## [Task requirements]
Write out exactly the lines below that run from the line containing "li1 | 1426 |" through the last line of the records.

Data extracted from a collection
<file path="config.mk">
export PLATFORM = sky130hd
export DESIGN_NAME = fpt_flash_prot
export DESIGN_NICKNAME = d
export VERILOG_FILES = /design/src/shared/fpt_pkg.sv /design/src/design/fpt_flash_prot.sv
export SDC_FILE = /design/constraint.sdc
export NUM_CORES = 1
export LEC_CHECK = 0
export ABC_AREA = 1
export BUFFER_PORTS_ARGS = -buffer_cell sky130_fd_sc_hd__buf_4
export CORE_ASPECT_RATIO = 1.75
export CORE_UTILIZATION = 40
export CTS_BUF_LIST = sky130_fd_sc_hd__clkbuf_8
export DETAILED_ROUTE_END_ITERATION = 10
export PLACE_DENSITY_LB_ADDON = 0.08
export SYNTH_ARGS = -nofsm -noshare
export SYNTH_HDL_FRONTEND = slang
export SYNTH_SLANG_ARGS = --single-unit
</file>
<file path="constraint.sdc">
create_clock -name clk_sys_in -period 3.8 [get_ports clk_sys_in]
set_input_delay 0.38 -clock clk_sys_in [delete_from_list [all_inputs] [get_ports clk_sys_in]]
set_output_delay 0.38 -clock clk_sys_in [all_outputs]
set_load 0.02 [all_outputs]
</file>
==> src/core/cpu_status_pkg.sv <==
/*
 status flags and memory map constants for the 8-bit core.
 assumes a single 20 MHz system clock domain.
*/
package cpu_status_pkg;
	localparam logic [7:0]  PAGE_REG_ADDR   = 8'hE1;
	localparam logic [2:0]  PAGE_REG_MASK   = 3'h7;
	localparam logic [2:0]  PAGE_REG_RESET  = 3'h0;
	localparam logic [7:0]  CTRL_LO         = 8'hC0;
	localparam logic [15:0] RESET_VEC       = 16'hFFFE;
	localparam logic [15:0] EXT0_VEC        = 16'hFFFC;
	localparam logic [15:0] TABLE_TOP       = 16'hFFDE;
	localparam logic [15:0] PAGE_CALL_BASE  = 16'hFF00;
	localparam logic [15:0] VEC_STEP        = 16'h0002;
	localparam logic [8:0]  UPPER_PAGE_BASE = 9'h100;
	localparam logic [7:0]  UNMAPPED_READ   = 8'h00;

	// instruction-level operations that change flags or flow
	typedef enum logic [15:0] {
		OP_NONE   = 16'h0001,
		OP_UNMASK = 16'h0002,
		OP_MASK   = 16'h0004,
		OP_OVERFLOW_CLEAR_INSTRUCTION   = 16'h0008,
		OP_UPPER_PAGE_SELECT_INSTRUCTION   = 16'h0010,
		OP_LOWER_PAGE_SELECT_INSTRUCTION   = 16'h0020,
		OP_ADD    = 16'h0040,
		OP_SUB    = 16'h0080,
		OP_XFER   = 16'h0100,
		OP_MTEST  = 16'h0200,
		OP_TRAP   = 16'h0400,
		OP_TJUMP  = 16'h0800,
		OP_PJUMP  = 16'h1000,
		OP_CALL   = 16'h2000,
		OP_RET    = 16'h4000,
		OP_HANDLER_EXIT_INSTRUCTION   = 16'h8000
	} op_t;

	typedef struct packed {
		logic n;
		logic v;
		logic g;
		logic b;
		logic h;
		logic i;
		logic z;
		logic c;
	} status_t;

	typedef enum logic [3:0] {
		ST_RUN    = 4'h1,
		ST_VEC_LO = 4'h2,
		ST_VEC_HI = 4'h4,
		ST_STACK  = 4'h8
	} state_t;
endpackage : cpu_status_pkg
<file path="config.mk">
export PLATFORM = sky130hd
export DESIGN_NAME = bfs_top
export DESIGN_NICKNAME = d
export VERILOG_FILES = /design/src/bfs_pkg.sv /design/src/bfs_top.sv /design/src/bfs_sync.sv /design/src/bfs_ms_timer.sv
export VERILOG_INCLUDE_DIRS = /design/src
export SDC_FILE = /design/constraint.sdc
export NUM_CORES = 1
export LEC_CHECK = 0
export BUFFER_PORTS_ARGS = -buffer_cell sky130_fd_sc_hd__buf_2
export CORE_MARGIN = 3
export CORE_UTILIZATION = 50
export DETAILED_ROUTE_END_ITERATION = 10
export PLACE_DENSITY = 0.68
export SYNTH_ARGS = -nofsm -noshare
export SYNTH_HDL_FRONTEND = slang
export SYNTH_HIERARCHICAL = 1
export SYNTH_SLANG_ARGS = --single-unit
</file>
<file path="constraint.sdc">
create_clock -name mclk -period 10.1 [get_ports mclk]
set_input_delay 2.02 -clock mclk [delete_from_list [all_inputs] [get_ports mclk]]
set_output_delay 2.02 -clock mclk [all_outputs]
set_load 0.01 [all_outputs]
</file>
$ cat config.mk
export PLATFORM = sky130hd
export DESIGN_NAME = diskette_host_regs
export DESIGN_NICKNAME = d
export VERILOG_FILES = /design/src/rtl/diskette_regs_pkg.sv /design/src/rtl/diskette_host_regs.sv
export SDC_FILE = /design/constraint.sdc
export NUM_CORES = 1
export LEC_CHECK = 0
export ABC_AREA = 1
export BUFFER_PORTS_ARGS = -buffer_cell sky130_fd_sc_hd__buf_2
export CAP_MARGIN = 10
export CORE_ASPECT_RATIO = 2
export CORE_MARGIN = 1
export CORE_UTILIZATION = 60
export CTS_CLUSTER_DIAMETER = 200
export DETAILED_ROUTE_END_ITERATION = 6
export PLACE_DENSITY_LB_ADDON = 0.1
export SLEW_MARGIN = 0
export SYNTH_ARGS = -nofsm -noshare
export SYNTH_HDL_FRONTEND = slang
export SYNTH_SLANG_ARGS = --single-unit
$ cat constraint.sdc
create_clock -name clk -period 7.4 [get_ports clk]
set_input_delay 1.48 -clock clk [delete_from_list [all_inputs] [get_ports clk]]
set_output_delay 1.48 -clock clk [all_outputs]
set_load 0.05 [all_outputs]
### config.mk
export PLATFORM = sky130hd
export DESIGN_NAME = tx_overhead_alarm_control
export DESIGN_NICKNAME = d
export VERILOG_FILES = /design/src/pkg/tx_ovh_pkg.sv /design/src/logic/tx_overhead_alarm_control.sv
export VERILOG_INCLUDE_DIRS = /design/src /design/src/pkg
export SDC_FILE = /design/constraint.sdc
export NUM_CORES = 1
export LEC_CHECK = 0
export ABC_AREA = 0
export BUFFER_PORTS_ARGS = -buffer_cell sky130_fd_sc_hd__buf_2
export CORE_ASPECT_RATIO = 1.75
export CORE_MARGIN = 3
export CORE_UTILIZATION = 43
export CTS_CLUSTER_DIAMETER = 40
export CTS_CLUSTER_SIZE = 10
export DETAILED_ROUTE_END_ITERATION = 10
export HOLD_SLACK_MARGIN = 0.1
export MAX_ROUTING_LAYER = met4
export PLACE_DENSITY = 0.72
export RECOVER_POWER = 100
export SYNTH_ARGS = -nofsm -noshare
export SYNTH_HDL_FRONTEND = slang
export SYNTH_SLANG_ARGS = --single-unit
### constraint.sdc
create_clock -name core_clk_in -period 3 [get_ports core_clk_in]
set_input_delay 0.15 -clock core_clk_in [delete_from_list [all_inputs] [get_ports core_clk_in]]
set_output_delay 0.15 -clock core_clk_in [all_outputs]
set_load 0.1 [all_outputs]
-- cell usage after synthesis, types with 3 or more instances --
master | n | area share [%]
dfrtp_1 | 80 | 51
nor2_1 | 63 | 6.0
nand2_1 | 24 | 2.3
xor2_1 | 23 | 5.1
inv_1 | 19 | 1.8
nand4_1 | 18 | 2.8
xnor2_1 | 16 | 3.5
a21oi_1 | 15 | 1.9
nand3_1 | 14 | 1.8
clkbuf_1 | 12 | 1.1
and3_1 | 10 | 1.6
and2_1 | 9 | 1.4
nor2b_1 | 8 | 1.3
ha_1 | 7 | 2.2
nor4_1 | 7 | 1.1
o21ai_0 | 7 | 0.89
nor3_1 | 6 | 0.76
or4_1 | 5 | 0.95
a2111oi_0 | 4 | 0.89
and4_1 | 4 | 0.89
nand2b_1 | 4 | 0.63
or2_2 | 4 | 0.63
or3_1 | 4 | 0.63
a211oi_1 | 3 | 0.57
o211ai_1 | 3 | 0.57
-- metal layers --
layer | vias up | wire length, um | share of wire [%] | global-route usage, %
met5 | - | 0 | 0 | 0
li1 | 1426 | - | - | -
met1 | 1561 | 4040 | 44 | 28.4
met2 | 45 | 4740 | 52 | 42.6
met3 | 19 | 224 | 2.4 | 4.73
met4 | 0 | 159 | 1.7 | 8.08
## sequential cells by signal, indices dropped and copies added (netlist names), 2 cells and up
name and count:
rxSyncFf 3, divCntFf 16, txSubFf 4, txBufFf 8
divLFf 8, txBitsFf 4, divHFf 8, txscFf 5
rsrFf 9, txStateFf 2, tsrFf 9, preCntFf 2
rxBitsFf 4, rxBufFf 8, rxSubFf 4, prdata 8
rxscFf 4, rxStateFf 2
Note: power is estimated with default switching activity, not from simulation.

## [Completed task]
li1 | 1426 | - | - | -
met1 | 1561 | 4040 | 44 | 28.4
met2 | 45 | 4740 | 52 | 42.6
met3 | 19 | 224 | 2.4 | 4.73
met4 | 0 | 159 | 1.7 | 8.08
## sequential cells by signal, indices dropped and copies added (netlist names), 2 cells and up
name and count:
rxSyncFf 3, divCntFf 16, txSubFf 4, txBufFf 8
divLFf 8, txBitsFf 4, divHFf 8, txscFf 5
rsrFf 9, txStateFf 2, tsrFf 9, preCntFf 2
rxBitsFf 4, rxBufFf 8, rxSubFf 4, prdata 8
rxscFf 4, rxStateFf 2
Note: power is estimated with default switching activity, not from simulation.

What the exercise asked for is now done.